When customers feel you have something valuable to offer, they are more likely to pass on your information, refer others to you, and turn to you for advice. A smart, well-executed email marketing plan that offers intelligent, actionable, and engaging content can help ensure that your business is the one people remember when they have a need for your product or service.
Here are five tips for developing a dynamic email communications strategy:
Share Your Knowledge
You and your expertise are why your customers come to you. Provide information that is both beneficial to them and that they can only hear from you.

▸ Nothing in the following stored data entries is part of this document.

--- config.mk ---
export PLATFORM = sky130hd
export DESIGN_NAME = uart_opponent_rx
export DESIGN_NICKNAME = d
export VERILOG_FILES = /design/src/rtl/uart_opponent_rx.sv
export SDC_FILE = /design/constraint.sdc
export NUM_CORES = 1
export LEC_CHECK = 0
export BUFFER_PORTS_ARGS = -buffer_cell sky130_fd_sc_hd__buf_4
export CORE_MARGIN = 5
export CORE_UTILIZATION = 59
export DETAILED_ROUTE_END_ITERATION = 7
export PLACE_DENSITY_LB_ADDON = 0.25
export SYNTH_ARGS = -nofsm -noshare
export SYNTH_HDL_FRONTEND = slang
export SYNTH_SLANG_ARGS = --single-unit
--- constraint.sdc ---
create_clock -name clk -period 3.37 [get_ports clk]
set_input_delay 0.5055 -clock clk [delete_from_list [all_inputs] [get_ports clk]]
set_output_delay 0.5055 -clock clk [all_outputs]
set_load 0.1 [all_outputs]
==> src/rtl/sirv_gnrl_skid_buf.sv <==
// sirv_gnrl_skid_buf: two-entry valid/ready skid buffer with registered
// o_vld/o_dat and i_rdy, breaking both the forward and backward timing paths.
module sirv_gnrl_skid_buf #(
  parameter int DW = 32
) (
  input  logic          clk,
  input  logic          rst_n,
  input  logic          flush,
  input  logic          i_vld,
  output logic          i_rdy,
  input  logic [DW-1:0] i_dat,
  output logic          o_vld,
  input  logic          o_rdy,
  output logic [DW-1:0] o_dat,
  output logic [1:0]    o_cnt
);
  typedef enum logic [1:0] {EMPTY = 2'd0, BUSY = 2'd1, FULL = 2'd2} state_e;
  state_e        state_q, state_d;
  logic [DW-1:0] main_q, main_d, skid_q, skid_d;
  logic          vld_q, rdy_q;
  logic          in_fire, out_fire;
  assign in_fire  = i_vld & rdy_q;
  assign out_fire = vld_q & o_rdy;
  always_comb begin
    state_d = state_q;
    main_d  = main_q;
    skid_d  = skid_q;
    case (state_q)
      EMPTY: if (in_fire) begin
        main_d  = i_dat;
        state_d = BUSY;
      end
      BUSY: if (in_fire && out_fire) main_d = i_dat;
      else if (in_fire) begin
        skid_d  = i_dat;
        state_d = FULL;
      end else if (out_fire) state_d = EMPTY;
      FULL: if (out_fire) begin
        main_d  = skid_q;
        state_d = BUSY;
      end
      default: state_d = EMPTY;
    endcase
    // data regs may still load under flush; o_vld=0 hides them
    if (flush) state_d = EMPTY;
  end
  always_ff @(posedge clk or negedge rst_n) begin
    if (!rst_n) begin
      state_q <= EMPTY;
      main_q  <= '0;
      skid_q  <= '0;
      vld_q   <= 1'b0;
      rdy_q   <= 1'b1;
    end else begin
      state_q <= state_d;
      main_q  <= main_d;
      skid_q  <= skid_d;
      vld_q   <= state_d != EMPTY;
      rdy_q   <= state_d != FULL;
    end
  end
  assign i_rdy = rdy_q;
  assign o_vld = vld_q;
  assign o_dat = main_q;
  assign o_cnt = state_q;
endmodule
File: src/rtl/mem_port_arbiter.sv
// Arbitrates fetch and load/store traffic onto one single-ported word memory,
// routes read data back one cycle later, and freezes traffic on the tohost store.
module mem_port_arbiter #(
   parameter int                ADDR_W          = 32,
   parameter logic [ADDR_W-1:0] TOHOST_ADDR     = 'h0000_5000,
   parameter int                MAX_DATA_STREAK = 4
) (
   input  logic               clk,
   input  logic               rst,
   mem_port_arbiter_if.slave  bus,
   output logic               halt
);
   localparam int                SW          = $clog2(MAX_DATA_STREAK + 1);
   localparam logic [SW-1:0]     STREAK_MAX  = SW'(MAX_DATA_STREAK);
   localparam logic [ADDR_W-1:0] WORD_MASK   = ~ADDR_W'(3);
   localparam logic [ADDR_W-1:0] TOHOST_WORD = TOHOST_ADDR & WORD_MASK;

   typedef enum logic [1:0] {IDLE, RESP_I, RESP_D} state_t;

   state_t            state;
   logic [SW-1:0]     streak;
   logic              halt_q;
   logic [31:0]       i_rdata_q;
   logic [31:0]       d_rdata_q;

   logic              open;
   logic              d_win;
   logic              i_gnt;
   logic              d_gnt;
   logic              d_store;
   logic              d_load;
   logic              any_gnt;
   logic [ADDR_W-1:0] word_addr;
   logic              tohost_hit;

   // Data port has priority until it has starved a waiting fetch MAX_DATA_STREAK times.
   assign open    = !rst && !halt_q;
   assign d_win   = bus.d_req && (!bus.i_req || streak != STREAK_MAX);
   assign d_gnt   = open && d_win;
   assign i_gnt   = open && bus.i_req && !d_win;
   assign d_store = d_gnt && bus.d_we;
   assign d_load  = d_gnt && !bus.d_we;
   assign any_gnt = i_gnt || d_gnt;

   assign word_addr  = (d_gnt ? bus.d_addr : bus.i_addr) & WORD_MASK;
   assign tohost_hit = d_store && ((bus.d_addr & WORD_MASK) == TOHOST_WORD) &&
                       bus.d_be[0] && (bus.d_wdata[7:0] == 8'h01);

   assign bus.i_gnt   = i_gnt;
   assign bus.d_gnt   = d_gnt;
   assign bus.m_en    = any_gnt;
   assign bus.m_we    = d_store ? bus.d_be : 4'b0000;
   assign bus.m_addr  = any_gnt ? word_addr : '0;
   assign bus.m_wdata = d_store ? bus.d_wdata : 32'h0;

   // Reset masks the response path immediately so a pending response is dropped.
   assign bus.i_rvalid = !rst && (state == RESP_I);
   assign bus.d_rvalid = !rst && (state == RESP_D);
   assign bus.i_rdata  = rst ? 32'h0 : ((state == RESP_I) ? bus.m_rdata : i_rdata_q);
   assign bus.d_rdata  = rst ? 32'h0 : ((state == RESP_D) ? bus.m_rdata : d_rdata_q);
   assign halt         = !rst && halt_q;

   always_ff @(posedge clk) begin
      if (rst) begin
         state     <= IDLE;
         i_rdata_q <= 32'h0;
         d_rdata_q <= 32'h0;
      end else begin
         if (i_gnt)       state <= RESP_I;
         else if (d_load) state <= RESP_D;
         else             state <= IDLE;
         if (state == RESP_I) i_rdata_q <= bus.m_rdata;
         if (state == RESP_D) d_rdata_q <= bus.m_rdata;
      end
   end

   always_ff @(posedge clk) begin
      if (rst) begin
         streak <= '0;
         halt_q <= 1'b0;
      end else begin
         if (i_gnt || !bus.i_req)
            streak <= '0;
         else if (d_gnt && streak != STREAK_MAX)
            streak <= streak + 1'b1;
         if (tohost_hit)
            halt_q <= 1'b1;
      end
   end
endmodule
[config.mk]
export PLATFORM = sky130hd
export DESIGN_NAME = aes_wb_frontend
export DESIGN_NICKNAME = d
export VERILOG_FILES = /design/src/rtl/aes_wb_frontend.sv
export SDC_FILE = /design/constraint.sdc
export NUM_CORES = 1
export LEC_CHECK = 0
export CORE_MARGIN = 2
export CORE_UTILIZATION = 54
export CTS_CLUSTER_DIAMETER = 150
export DETAILED_ROUTE_END_ITERATION = 12
export PLACE_DENSITY = 0.87
export SKIP_LAST_GASP = 1
export SLEW_MARGIN = 20
export SYNTH_ARGS = -nofsm -noshare
export SYNTH_HDL_FRONTEND = slang
export SYNTH_SLANG_ARGS = --single-unit
[constraint.sdc]
create_clock -name wb_clk_i -period 4.7 [get_ports wb_clk_i]
set_input_delay 0.94 -clock wb_clk_i [delete_from_list [all_inputs] [get_ports wb_clk_i]]
set_output_delay 0.94 -clock wb_clk_i [all_outputs]
set_load 0.05 [all_outputs]
[src/rtl/aes_wb_frontend.sv]
//------------------------------------------------------------------------------
// aes_wb_frontend
//
// Wishbone slave register front-end for the AES round core. Firmware loads a
// 128-bit key and a 128-bit data block, starts one encryption, and reads back
// the 128-bit result. The block sequences the core with a start/done
// handshake, reports status, and raises a level interrupt on completion.
//
// Register map (byte offsets from BASE_ADDR, word offset = adr[7:2]):
//   0x00-0x0C  KEY0-3   RW, byte lanes honoured, KEY3 drives core_key[127:96]
//   0x10-0x1C  DIN0-3   RW, byte lanes honoured, DIN3 drives core_din[127:96]
//   0x20       CTRL     bit0 START (write-1, reads 0), bit1 IRQ_EN (RW)
//   0x24       STATUS   bit0 BUSY (RO), bit1 DONE (W1C), bit2 ERR (W1C)
//   0x30-0x3C  DOUT0-3  RO, captured from core_dout on core_done
//   others     read 0, writes acked and ignored
//
// Ports:
//   wb_clk_i, wb_rst_i      clock and synchronous active-high reset
//   wbs_stb_i, wbs_cyc_i    Wishbone strobe / cycle
//   wbs_we_i, wbs_sel_i     write enable and byte lane selects
//   wbs_adr_i, wbs_dat_i    byte address and write data
//   wbs_ack_o, wbs_dat_o    registered acknowledge and read data
//   core_key, core_din      key and plaintext presented to the core
//   core_start              one-cycle start pulse to the core
//   core_done, core_dout    one-cycle completion pulse and result from core
//   irq                     completion interrupt (DONE & IRQ_EN, registered)
//------------------------------------------------------------------------------
module aes_wb_frontend #(
    parameter logic [31:0] BASE_ADDR    = 32'h3000_0000,
    parameter int unsigned CORE_TIMEOUT = 255
) (
    input  logic         wb_clk_i,
    input  logic         wb_rst_i,
    input  logic         wbs_stb_i,
    input  logic         wbs_cyc_i,
    input  logic         wbs_we_i,
    input  logic [3:0]   wbs_sel_i,
    input  logic [31:0]  wbs_adr_i,
    input  logic [31:0]  wbs_dat_i,
    output logic         wbs_ack_o,
    output logic [31:0]  wbs_dat_o,
    output logic [127:0] core_key,
    output logic [127:0] core_din,
    output logic         core_start,
    input  logic         core_done,
    input  logic [127:0] core_dout,
    output logic         irq
);

    // The watchdog counter is 8 bits wide, so the limit is truncated to fit.
    localparam logic [7:0] TIMEOUT_LIMIT = CORE_TIMEOUT[7:0];

    localparam logic [5:0] OFF_CTRL   = 6'h08;
    localparam logic [5:0] OFF_STATUS = 6'h09;

    localparam logic [3:0] GRP_KEY  = 4'h0;
    localparam logic [3:0] GRP_DIN  = 4'h1;
    localparam logic [3:0] GRP_DOUT = 4'h3;

    typedef enum logic [1:0] {
        ST_IDLE = 2'd0,
        ST_FIRE = 2'd1,
        ST_WAIT = 2'd2
    } state_e;

    state_e        state_q, state_d;
    logic [7:0]    timeoutCnt_q, timeoutCnt_d;
    logic [127:0]  key_q, key_d;
    logic [127:0]  din_q, din_d;
    logic [127:0]  dout_q, dout_d;
    logic          irqEn_q, irqEn_d;
    logic          done_q, done_d;
    logic          err_q, err_d;
    logic          startPend_q, startPend_d;
    logic          ack_q, ack_d;
    logic          irq_q, irq_d;
    logic [31:0]   rdData_q, rdData_d;

    logic          hit;
    logic          access;
    logic          wrAccess;
    logic          rdAccess;
    logic          busy;
    logic [5:0]    wordOff;
    logic [6:0]    wordBase;
    logic          keySel;
    logic          dinSel;
    logic          doutSel;
    logic          ctrlSel;
    logic          statusSel;
    logic          coreDoneSet;
    logic          timeoutErr;
    logic          busyViolation;
    logic          doneClr;
    logic          errClr;
    logic [31:0]   rdValue;
    logic          unusedAdrBits;

    // Merge a 32-bit write into an existing word, one byte lane at a time.
    function automatic logic [31:0] laneMerge(input logic [31:0] oldWord,
                                              input logic [31:0] newWord,
                                              input logic [3:0]  laneSel);
        logic [31:0] merged;
        for (int b = 0; b < 4; b++) begin
            merged[8*b +: 8] = laneSel[b] ? newWord[8*b +: 8] : oldWord[8*b +: 8];
        end
        return merged;
    endfunction

    // The byte offset within a word carries no meaning for this slave.
    assign unusedAdrBits = ^wbs_adr_i[1:0];

    // Address decode. An access is a hit while ack is low, so a held strobe
    // is served every other cycle and each transfer acts exactly once.
    always_comb begin
        hit       = wbs_stb_i & wbs_cyc_i & (wbs_adr_i[31:8] == BASE_ADDR[31:8]);
        access    = hit & ~ack_q;
        wrAccess  = access & wbs_we_i;
        rdAccess  = access & ~wbs_we_i;
        wordOff   = wbs_adr_i[7:2];
        wordBase  = {wordOff[1:0], 5'd0};
        keySel    = (wordOff[5:2] == GRP_KEY);
        dinSel    = (wordOff[5:2] == GRP_DIN);
        doutSel   = (wordOff[5:2] == GRP_DOUT);
        ctrlSel   = (wordOff == OFF_CTRL);
        statusSel = (wordOff == OFF_STATUS);
        busy      = (state_q != ST_IDLE);
    end

    // Core sequencing FSM. A completion wins over a timeout on the same
    // cycle; core_done is only honoured while waiting for it.
    always_comb begin
        state_d      = state_q;
        timeoutCnt_d = timeoutCnt_q;
        coreDoneSet  = 1'b0;
        timeoutErr   = 1'b0;
        case (state_q)
            ST_IDLE: begin
                if (startPend_q) begin
                    state_d = ST_FIRE;
                end
            end
            ST_FIRE: begin
                timeoutCnt_d = 8'd0;
                state_d      = ST_WAIT;
            end
            ST_WAIT: begin
                if (core_done) begin
                    coreDoneSet = 1'b1;
                    state_d     = ST_IDLE;
                end else if (timeoutCnt_q == TIMEOUT_LIMIT) begin
                    timeoutErr = 1'b1;
                    state_d    = ST_IDLE;
                end else begin
                    timeoutCnt_d = timeoutCnt_q + 8'd1;
                end
            end
            default: begin
                state_d = ST_IDLE;
            end
        endcase
    end

    // Register writes. KEY, DIN and START are locked while the core is busy:
    // such writes are still acked but only flag ERR. A START accepted in IDLE
    // is held for one cycle so core_start follows the ack cycle.
    always_comb begin
        key_d         = key_q;
        din_d         = din_q;
        irqEn_d       = irqEn_q;
        startPend_d   = 1'b0;
        busyViolation = 1'b0;
        doneClr       = 1'b0;
        errClr        = 1'b0;
        if (wrAccess) begin
            if (keySel) begin
                if (busy) begin
                    busyViolation = 1'b1;
                end else begin
                    key_d[wordBase +: 32] = laneMerge(key_q[wordBase +: 32], wbs_dat_i, wbs_sel_i);
                end
            end
            if (dinSel) begin
                if (busy) begin
                    busyViolation = 1'b1;
                end else begin
                    din_d[wordBase +: 32] = laneMerge(din_q[wordBase +: 32], wbs_dat_i, wbs_sel_i);
                end
            end
            if (ctrlSel && wbs_sel_i[0]) begin
                irqEn_d = wbs_dat_i[1];
                if (wbs_dat_i[0]) begin
                    if (busy) begin
                        busyViolation = 1'b1;
                    end else begin
                        startPend_d = 1'b1;
                    end
                end
            end
            if (statusSel && wbs_sel_i[0]) begin
                doneClr = wbs_dat_i[1];
                errClr  = wbs_dat_i[2];
            end
        end
    end

    // Sticky status bits: a set on the same edge as a clear leaves the bit set.
    always_comb begin
        done_d = (done_q & ~doneClr) | coreDoneSet;
        err_d  = (err_q & ~errClr) | busyViolation | timeoutErr;
        dout_d = coreDoneSet ? core_dout : dout_q;
        irq_d  = done_q & irqEn_q;
    end

    // Read mux. Values reflect register state before any write on this edge.
    always_comb begin
        rdValue = 32'd0;
        if (keySel) begin
            rdValue = key_q[wordBase +: 32];
        end else if (dinSel) begin
            rdValue = din_q[wordBase +: 32];
        end else if (doutSel) begin
            rdValue = dout_q[wordBase +: 32];
        end else if (ctrlSel) begin
            rdValue = {30'd0, irqEn_q, 1'b0};
        end else if (statusSel) begin
            rdValue = {29'd0, err_q, done_q, busy};
        end
        ack_d    = access;
        rdData_d = rdAccess ? rdValue : 32'd0;
    end

    // State register for the whole block, cleared synchronously.
    always_ff @(posedge wb_clk_i) begin
        if (wb_rst_i) begin
            state_q      <= ST_IDLE;
            timeoutCnt_q <= 8'd0;
            key_q        <= '0;
            din_q        <= '0;
            dout_q       <= '0;
            irqEn_q      <= 1'b0;
            done_q       <= 1'b0;
            err_q        <= 1'b0;
            startPend_q  <= 1'b0;
            ack_q        <= 1'b0;
            irq_q        <= 1'b0;
            rdData_q     <= 32'd0;
        end else begin
            state_q      <= state_d;
            timeoutCnt_q <= timeoutCnt_d;
            key_q        <= key_d;
            din_q        <= din_d;
            dout_q       <= dout_d;
            irqEn_q      <= irqEn_d;
            done_q       <= done_d;
            err_q        <= err_d;
            startPend_q  <= startPend_d;
            ack_q        <= ack_d;
            irq_q        <= irq_d;
            rdData_q     <= rdData_d;
        end
    end

    assign wbs_ack_o  = ack_q;
    assign wbs_dat_o  = rdData_q;
    assign core_key   = key_q;
    assign core_din   = din_q;
    assign core_start = (state_q == ST_FIRE);
    assign irq        = irq_q;

endmodule

==> metrics.md <==
| Metric | Value |
|---|---|
| Syn-to-layout area delta | `31.6%` |
| Port Buffers | `490` |
| Starting Density | `54.8%` |
| Outcome | `completed` |
| Vias per cell | `between 6 and 7` |
| Placed Cells | `approximately 3200` |
| Setup TNS | `0 ns` |
| Wire per inst | `about 25 um` |
| Crit-path max FO | `29` |
| GRT overflow | `0` |
| Overall routing resource usage | `around 39%` |
| Netlist Area Pre-Place | `around 21000 sq um` |
| Hold Buf Count CTS | `0` |
| Crit-path cells | `clkdlybuf4s50_1 -> nor4_4 -> nand4_4 -> buf_4 -> or4_1 -> buf_4 -> a21oi_1` |
| Fraction of registers with async set/reset | `0%` |
| Max_cap viols | `0` |
| Vias in the first global route | `about 20000` |
| Clock Skews | `between 0.02 and 0.025 ns` |
| Synth Net Count | `between 2000 and 3000` |
| Mux contribution to synthesized area | `between 20% and 30%` |
| Cells after Synth | `2304` |
| Largest net degree at the start of global routing | `between 100 and 150` |
| Fillcell total | `between 2000 and 3000` |
| Peak VDD IR | `about 0.30 mV` |
| CP Capture Type | `flop` |
| Die X | `199 um` |
| Cell Area, Placed | `roughly 26000 sq um` |
| Max-slew violation count | `0` |
| Final Hold Viols | `0` |
| Final Core Density | `around 72%` |
| Hold path depth | `2` |
| Hold endpoint | `dout_q[87]$_SDFFE_PP0P_` |
| Cell area after layout | `roughly 27000 sq um` |
| First-pass GRT wire length | `around 120000 um` |
| Layout cells sized above 1 | `between 8 and 9%` |
| R2R depth | `6` |
| Post-synth cell types | `between 50 and 60` |
| Number of synthesized register bits | `between 400 and 500` |
| Reg-to-Reg End | `dout_q[117]$_SDFFE_PP0P_` |
| Static Leak | `8.91 nW` |
| Core ar. | `around 38000 sq um` |
| # rows | `roughly 70` |
| Slowest stage delay, CP | `between 0.6 and 0.7 ns` |
| Synthesis Warnings | `0` |
| Final nets | `between 2000 and 3000` |
| Post CTS Setup Buffer Count | `0` |
| Bufs on Longest Clock Path | `3` |
| WS Path Type | `input port to flop` |
| Worst EP arrival | `between 3 and 4 ns` |
| Adder-cell share of the synthesized area | `less than 1%` |
| CTS Buf Count | `45` |
| Clk_lat worst skew | `0.58 ns` |
| FF+latch area | `slightly below 9000 sq um` |
| Routed Antenna Nets | `0` |
| DR vias | `19796` |
| Hold path start | `dout_q[87]$_SDFFE_PP0P_` |
| CP required | `5.16 ns` |
| Register area share after synthesis | `a little over two fifths` |
| Root Driver | `clkbuf_16` |
| Syn avg cell area | `between 8 and 9 sq um` |
| DRC | `0` |
| Wirelength, routed | `between 70000 and 80000 um` |
| Die area | `roughly 40000 sq um` |
| Clk pin slew, worst setup/hold paths | `0.06 ns` |
| Post-synthesis compound-gate area fraction | `under 10%` |
| R2R Setup Slk | `approximately 2.3 ns` |
| Synth Area in Simple Gates | `approximately a fifth` |
| H-tree Lvls | `2` |
| CP most frequent cell | `buf_4` |
| Buffers & Inverters on Critical Path | `3` |
| Launch point of the worst reg-to-reg path | `state_q[0]$_SDFFE_PP0P_` |
| Non-Filler Instances | `between 3000 and 4000` |
| Fin crit share | `64.3%` |
| Multi-input logic area | `11100 sq um` |
| Final setup fails | `0` |
| Main combinational cell family by area after synthesis | `multiplexers` |
| Post_cts resized | `0` |
| Slew @ Worst Pin | `~1.1 ns` |
| Antenna violations before repair | `6` |
| I/O pins | `about 500` |
| RD Place Congestion | `between 0.9 and 1` |
| Crit path from | `wbs_adr_i[16]` |
| Top FF cell, synth | `dfxtp_1` |
| Worst min path class | `flop to flop` |
| Pwr dens | `~280 nW/um^2` |
| First-pass detailed-route iteration total | `5` |
| FMAX | `0.331 GHz` |
| TritonCTS clock tree | `done` |
| Worst Hold Slack | `roughly 0.45 ns` |
| Crit-path slowest cell | `or4_1` |
| CTS Sinks | `roughly 430` |
| EDFF count, synth | `0` |
| Synth Area in XOR/XNOR | `0%` |
| Hpwl dp | `approximately 56000 um` |
| Initial drt markers | `1849` |
| Minimum clock period | `about 3.0 ns` |
| Die Y | `around 200 um` |
| Unrepaired setup endpoints after global routing | `false` |
| Startpoint Class | `input port` |
| Crit path max-delay family | `simple AND/OR/NAND/NOR gates` |
| Worst rel slew slack | `a little over a quarter` |
==> state kept, by name, summed over array words and instances (netlist names) <==
name          cells
timeoutCnt_q      8
dout_q          128
core_key        128
wbs_ack_o         1
state_q           2
wbs_dat_o        32
core_din        128
startPend_q       1
err_q             1
irq               1
irqEn_q           1
done_q            1
==> logic make-up after synthesis <==
group | after synthesis
simple gates | 988
flops | 432
mux | 421
compound gates | 258
buf+inv | 197
fa+ha+maj | 8
==> through the flow <==
step           total power [mW]  setup slack, ns
5_1_grt                    7.89             1.57
6_report                   7.71             1.68
3_3_place_gp               4.31             1.20
3_5_place_dp               4.32             1.17
2_1_floorplan              4.01             1.34
4_1_cts                    7.71             1.73
==> synth_stat cells (all sizes together) (4+ instances only) <==
cell type / instances / share of area, %
nand4: 8 / 0.39
a21oi: 165 / 4.2
nand2: 855 / 16
nor3: 13 / 0.80
inv: 8 / 0.15
dfxtp: 432 / 42
and2: 4 / 0.12
o221ai: 35 / 1.5
buf: 63 / 2.0
nor4: 8 / 0.55
clkbuf: 125 / 2.3
nor2: 6 / 0.11
mux2i: 327 / 16
a31oi: 5 / 0.15
nand3: 12 / 0.29
mux2: 29 / 1.6
or2: 4 / 0.12
nand2b: 57 / 1.7
or4: 4 / 0.15
a32oi: 30 / 1.3
mux4: 65 / 7.1
ha: 8 / 0.49
==> layout make-up <==
cell class              count  share of cell area [%]
flip-flops and latches    432                    31.9
clock buffers              64                    4.84
inverters                   9                   0.143
multi-input cells        1675                    40.8
diodes                      6                  0.0554
clock inverters            10                   0.314
well taps                 511                    2.36
repair buffers            532                    19.5
==> tightest hold or removal path, cell delays in order (launching register included) <==
cell and delay (ns):
dfxtp_1 0.30, nand2_1 0.05, a21oi_1 0.05
==> report_power, final <==
part           internal (mW)  switching (mW)  leakage [nW]
clock network           1.98            1.48         0.688
registers               3.66  0.000000000290          3.48
logic                  0.253           0.338          4.74
==> layer usage <==
| metal | up-vias | routed length, um | global-route usage (%) |
|---|---|---|---|
| li1 | 8674 | - | - |
| met1 | 9402 | 28000 | 45.7 |
| met2 | 1372 | 35200 | 61.3 |
| met3 | 346 | 9300 | 10.8 |
| met4 | 2 | 7120 | 31.1 |
| met5 | - | 13 | 0 |
==> how the worst max path moves through the flow <==
stage                                       endpoint  cells after the start
after global placement       wbs_dat_o[4]$_SDFF_PP0_                      7
after floorplan           core_din[126]$_SDFFE_PP0P_                     10
final                        wbs_dat_o[4]$_SDFF_PP0_                      7
after global routing       core_din[19]$_SDFFE_PP0P_                      6
after CTS                                 core_start                      3
after detailed placement    core_din[4]$_SDFFE_PP0P_                      6
==> layout by cell type, fill, tap and decap left out, types with 5 or more instances in the layout <==
| cell | instances |
|---|---|
| a21oi_1 | 155 |
| a21oi_2 | 10 |
| a31oi_1 | 5 |
| a32oi_1 | 30 |
| buf_12 | 6 |
| buf_4 | 37 |
| clkbuf_1 | 10 |
| clkbuf_16 | 47 |
| clkbuf_8 | 7 |
| clkdlybuf4s50_1 | 487 |
| clkinv_2 | 6 |
| dfxtp_1 | 432 |
| diode_2 | 6 |
| ha_1 | 8 |
| inv_1 | 7 |
| mux2_2 | 29 |
| mux2i_1 | 327 |
| mux4_2 | 65 |
| nand2_1 | 854 |
| nand2b_1 | 57 |
| nand3_1 | 12 |
| nand4_1 | 6 |
| nor2_1 | 5 |
| nor3_4 | 9 |
| o221ai_1 | 35 |
Power figures use the tool's default switching activity.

Offer Relevant, Entertaining Information
The knowledge you impart should be both relevant and engaging to read. Challenge yourself by asking "so what?" If the information is fascinating to you but isn't important to your customers' needs, take it out. To make your communication more readable and relevant, try to:
- Be fun, entertaining, and informational
- Be brief - provide small nuggets of useful information
- Be engaging
- Be clear about benefits (write about what "you get," not what "I offer")
Vary Your Content
A content strategy that contains several different formats - features, short tips, news, a coupon or discount section, etc. - makes your communications more interesting to read and gives you flexibility. With a varied format, you can match your content to your communcations purpose.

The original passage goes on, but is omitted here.